- #1
Ujjwal Basumatary
- 17
- 0
Homework Statement
A uniform cylinder of mass ##M## and radius ##R## is released from rest on a rough inclined surface of inclined surface of inclination ##\theta## with the horizontal as shown in the figure. As the cylinder rolls down the inclined surface, what is the maximum elongation in the spring of stiffness ##k##?
2. The attempt at the solution
Here is what I have thought about the problem:
We choose the origin to coincide with the equilibrium position of the spring, the x-axis along the incline and the y-axis perpendicular to it.
Let ##a## be the linear acceleration at an arbitrary instant of time. Also let ##\alpha## be the angular acceleration of the block at the same. Since there is no slipping, we have ##a=R\alpha##.

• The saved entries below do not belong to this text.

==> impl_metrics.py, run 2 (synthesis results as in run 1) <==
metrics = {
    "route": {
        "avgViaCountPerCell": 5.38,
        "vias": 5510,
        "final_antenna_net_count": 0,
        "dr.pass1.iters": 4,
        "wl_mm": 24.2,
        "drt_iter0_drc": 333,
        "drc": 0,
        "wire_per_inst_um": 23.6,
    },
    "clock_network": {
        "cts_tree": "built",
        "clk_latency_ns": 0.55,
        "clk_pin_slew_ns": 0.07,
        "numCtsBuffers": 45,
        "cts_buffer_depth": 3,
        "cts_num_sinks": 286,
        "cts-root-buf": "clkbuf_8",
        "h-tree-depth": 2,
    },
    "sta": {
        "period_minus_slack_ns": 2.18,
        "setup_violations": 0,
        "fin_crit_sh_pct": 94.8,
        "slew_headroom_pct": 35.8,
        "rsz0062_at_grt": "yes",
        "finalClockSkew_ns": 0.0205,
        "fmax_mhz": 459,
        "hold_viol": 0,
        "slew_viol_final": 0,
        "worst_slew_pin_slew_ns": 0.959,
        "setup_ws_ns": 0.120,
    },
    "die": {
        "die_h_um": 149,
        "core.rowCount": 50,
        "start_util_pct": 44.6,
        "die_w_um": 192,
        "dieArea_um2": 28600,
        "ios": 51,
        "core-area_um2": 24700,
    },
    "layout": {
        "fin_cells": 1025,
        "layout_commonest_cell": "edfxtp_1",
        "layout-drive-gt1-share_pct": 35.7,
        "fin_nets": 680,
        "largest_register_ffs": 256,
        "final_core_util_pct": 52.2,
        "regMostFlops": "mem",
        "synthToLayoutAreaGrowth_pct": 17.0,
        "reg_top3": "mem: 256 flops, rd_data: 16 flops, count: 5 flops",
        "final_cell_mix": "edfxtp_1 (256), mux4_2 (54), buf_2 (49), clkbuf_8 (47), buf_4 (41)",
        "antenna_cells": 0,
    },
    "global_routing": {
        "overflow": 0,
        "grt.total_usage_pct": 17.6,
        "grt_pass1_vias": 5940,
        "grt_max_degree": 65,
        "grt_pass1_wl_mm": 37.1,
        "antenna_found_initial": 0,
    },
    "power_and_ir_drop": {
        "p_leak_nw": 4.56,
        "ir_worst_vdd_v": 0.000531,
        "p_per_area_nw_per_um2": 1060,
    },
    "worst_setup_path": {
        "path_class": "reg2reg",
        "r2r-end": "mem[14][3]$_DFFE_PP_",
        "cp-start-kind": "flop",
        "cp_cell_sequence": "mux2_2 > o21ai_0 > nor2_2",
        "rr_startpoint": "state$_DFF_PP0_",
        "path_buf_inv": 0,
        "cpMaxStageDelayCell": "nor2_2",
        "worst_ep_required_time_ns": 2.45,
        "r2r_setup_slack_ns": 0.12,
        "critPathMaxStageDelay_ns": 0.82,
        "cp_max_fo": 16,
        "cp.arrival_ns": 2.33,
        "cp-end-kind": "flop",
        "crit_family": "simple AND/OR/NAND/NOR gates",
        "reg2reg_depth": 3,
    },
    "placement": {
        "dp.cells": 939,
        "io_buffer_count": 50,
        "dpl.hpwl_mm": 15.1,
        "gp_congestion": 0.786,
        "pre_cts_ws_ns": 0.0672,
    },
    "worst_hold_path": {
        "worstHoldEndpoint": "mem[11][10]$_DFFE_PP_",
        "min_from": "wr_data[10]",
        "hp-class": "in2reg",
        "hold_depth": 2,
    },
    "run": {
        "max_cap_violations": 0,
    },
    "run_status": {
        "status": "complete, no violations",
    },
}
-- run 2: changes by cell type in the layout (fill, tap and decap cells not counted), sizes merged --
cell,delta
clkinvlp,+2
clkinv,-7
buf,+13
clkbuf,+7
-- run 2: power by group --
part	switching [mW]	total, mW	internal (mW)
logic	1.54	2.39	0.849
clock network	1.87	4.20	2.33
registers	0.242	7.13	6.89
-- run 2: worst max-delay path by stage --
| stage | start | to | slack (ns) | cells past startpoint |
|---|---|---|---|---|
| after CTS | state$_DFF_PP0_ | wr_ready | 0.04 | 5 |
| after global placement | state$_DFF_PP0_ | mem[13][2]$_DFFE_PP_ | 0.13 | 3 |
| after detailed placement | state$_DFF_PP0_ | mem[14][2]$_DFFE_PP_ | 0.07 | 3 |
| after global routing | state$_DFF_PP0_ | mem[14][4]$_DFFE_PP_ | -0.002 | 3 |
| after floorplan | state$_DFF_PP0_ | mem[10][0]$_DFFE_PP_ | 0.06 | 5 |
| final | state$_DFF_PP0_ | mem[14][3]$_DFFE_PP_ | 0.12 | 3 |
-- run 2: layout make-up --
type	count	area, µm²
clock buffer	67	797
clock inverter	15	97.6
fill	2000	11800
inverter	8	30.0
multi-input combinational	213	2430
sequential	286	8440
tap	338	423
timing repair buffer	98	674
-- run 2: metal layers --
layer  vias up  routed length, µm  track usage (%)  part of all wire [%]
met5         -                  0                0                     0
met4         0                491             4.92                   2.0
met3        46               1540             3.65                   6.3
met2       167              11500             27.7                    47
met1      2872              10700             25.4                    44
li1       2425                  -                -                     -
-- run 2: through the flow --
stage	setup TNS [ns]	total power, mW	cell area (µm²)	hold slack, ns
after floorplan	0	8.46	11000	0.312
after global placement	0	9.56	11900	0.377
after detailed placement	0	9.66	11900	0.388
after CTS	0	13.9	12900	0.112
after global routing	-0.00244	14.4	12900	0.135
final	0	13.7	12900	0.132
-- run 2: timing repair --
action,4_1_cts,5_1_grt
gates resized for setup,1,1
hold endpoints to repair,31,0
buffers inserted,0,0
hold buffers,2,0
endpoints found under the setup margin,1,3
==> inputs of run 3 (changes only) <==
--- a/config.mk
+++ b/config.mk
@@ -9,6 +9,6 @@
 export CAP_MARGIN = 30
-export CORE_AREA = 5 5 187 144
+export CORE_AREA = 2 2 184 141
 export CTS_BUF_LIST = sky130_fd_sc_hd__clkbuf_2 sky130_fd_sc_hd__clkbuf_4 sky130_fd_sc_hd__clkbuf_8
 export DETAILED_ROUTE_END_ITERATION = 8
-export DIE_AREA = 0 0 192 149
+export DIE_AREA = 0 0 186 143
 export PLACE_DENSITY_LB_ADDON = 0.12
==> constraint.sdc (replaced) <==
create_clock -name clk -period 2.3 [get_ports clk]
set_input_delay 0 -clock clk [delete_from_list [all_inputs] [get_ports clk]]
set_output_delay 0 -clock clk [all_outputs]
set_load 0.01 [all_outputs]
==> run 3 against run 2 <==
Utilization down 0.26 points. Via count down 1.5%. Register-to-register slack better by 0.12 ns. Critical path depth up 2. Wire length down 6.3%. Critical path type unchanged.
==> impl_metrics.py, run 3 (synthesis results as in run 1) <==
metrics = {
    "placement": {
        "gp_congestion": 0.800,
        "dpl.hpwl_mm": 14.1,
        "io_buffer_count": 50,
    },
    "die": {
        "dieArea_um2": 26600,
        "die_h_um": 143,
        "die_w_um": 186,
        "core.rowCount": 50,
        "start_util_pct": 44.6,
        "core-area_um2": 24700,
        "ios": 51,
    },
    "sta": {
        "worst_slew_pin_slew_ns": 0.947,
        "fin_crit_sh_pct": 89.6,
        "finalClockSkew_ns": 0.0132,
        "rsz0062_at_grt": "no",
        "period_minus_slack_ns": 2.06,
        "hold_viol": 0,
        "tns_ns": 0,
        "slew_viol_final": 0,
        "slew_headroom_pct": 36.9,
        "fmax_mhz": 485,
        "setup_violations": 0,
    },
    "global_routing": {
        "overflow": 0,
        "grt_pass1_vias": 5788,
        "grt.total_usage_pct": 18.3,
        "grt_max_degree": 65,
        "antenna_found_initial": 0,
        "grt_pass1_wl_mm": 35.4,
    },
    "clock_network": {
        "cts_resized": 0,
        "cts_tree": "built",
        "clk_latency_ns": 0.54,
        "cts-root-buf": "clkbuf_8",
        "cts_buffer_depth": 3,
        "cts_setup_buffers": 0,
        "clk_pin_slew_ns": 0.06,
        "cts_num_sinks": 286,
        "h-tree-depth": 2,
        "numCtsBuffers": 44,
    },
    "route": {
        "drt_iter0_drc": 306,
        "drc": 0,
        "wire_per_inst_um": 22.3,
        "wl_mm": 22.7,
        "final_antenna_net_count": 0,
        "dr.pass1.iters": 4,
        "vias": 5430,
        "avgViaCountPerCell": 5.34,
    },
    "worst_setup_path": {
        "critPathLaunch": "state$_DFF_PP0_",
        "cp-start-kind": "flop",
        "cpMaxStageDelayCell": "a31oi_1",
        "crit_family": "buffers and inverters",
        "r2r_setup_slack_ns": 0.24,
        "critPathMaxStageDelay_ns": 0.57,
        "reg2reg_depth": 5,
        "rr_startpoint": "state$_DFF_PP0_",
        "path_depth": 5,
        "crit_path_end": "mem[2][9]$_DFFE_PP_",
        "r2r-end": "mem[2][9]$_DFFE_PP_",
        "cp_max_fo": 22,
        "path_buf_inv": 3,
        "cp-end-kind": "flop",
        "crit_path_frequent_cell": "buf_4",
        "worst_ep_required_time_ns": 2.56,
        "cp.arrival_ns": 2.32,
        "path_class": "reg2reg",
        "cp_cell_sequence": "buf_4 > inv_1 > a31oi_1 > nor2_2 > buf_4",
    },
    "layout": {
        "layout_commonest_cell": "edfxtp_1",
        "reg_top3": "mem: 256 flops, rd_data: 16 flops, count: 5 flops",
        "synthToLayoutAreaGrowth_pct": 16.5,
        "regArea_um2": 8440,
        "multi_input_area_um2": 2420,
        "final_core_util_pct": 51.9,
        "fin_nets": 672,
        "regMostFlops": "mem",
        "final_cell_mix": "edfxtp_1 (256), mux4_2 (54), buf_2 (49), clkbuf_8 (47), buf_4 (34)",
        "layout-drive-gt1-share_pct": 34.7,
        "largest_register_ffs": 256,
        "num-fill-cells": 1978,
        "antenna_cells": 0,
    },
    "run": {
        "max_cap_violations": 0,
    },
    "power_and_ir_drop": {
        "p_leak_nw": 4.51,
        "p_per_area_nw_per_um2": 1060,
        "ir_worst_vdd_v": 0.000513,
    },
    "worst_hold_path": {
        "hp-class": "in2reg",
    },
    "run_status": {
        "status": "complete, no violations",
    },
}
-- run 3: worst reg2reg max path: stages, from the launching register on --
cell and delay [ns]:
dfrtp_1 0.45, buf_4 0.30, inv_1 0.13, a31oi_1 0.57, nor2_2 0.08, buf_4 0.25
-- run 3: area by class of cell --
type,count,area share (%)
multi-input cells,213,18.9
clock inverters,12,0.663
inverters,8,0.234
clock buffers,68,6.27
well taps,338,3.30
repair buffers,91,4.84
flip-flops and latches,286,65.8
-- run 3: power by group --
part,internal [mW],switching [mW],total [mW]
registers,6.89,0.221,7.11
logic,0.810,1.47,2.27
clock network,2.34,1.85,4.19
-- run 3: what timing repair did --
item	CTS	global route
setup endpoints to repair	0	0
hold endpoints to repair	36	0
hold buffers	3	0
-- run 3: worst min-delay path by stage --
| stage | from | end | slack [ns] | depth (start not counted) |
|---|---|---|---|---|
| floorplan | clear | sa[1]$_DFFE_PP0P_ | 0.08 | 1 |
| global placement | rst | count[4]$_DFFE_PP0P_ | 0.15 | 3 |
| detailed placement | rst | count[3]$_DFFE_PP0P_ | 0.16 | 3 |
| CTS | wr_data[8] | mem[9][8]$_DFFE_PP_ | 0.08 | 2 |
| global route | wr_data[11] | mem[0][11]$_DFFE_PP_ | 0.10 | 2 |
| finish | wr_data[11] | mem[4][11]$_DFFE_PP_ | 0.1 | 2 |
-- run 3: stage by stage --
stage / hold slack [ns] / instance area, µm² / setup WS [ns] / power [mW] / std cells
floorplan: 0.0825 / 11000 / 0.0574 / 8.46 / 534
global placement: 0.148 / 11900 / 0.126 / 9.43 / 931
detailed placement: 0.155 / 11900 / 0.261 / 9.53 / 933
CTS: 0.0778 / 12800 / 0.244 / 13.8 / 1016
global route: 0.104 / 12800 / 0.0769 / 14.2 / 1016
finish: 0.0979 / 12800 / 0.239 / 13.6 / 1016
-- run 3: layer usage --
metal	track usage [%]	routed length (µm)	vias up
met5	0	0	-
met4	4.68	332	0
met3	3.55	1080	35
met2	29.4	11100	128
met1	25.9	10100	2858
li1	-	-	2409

The equation for tangential motion is, therefore $$Mg\sin\theta - kx-f=Ma$$
For angular motion, $$fR=I\alpha$$
Where,
##x =## displacement from the origin
##g =## acceleration due to gravity
##f =## force of friction
##I =## moment of inertia of the cylinder through its central axis
Substituting the value of ##f## from the second equation into the first, we obtain $$mg\sin\theta - kx- \frac{I\alpha}{R} = Ma$$
But at the extreme position, linear as well as tangential acceleration is zero. Substituting, ##a=\alpha=0## in the above we get $$x=\frac{Mg\sin\theta}{k}$$
But this is the elongation from the origin, and the spring was initially at ##-x##. Therefore maximum elongation is given by$$x_{max} = \frac{2Mg\sin\theta}{k}$$
Am I correct in my reasoning? The answer is given to be this but I suspect I might have missed something in the middle as I am new to rotational mechanics. Any help would be appreciated. Thanks a lot.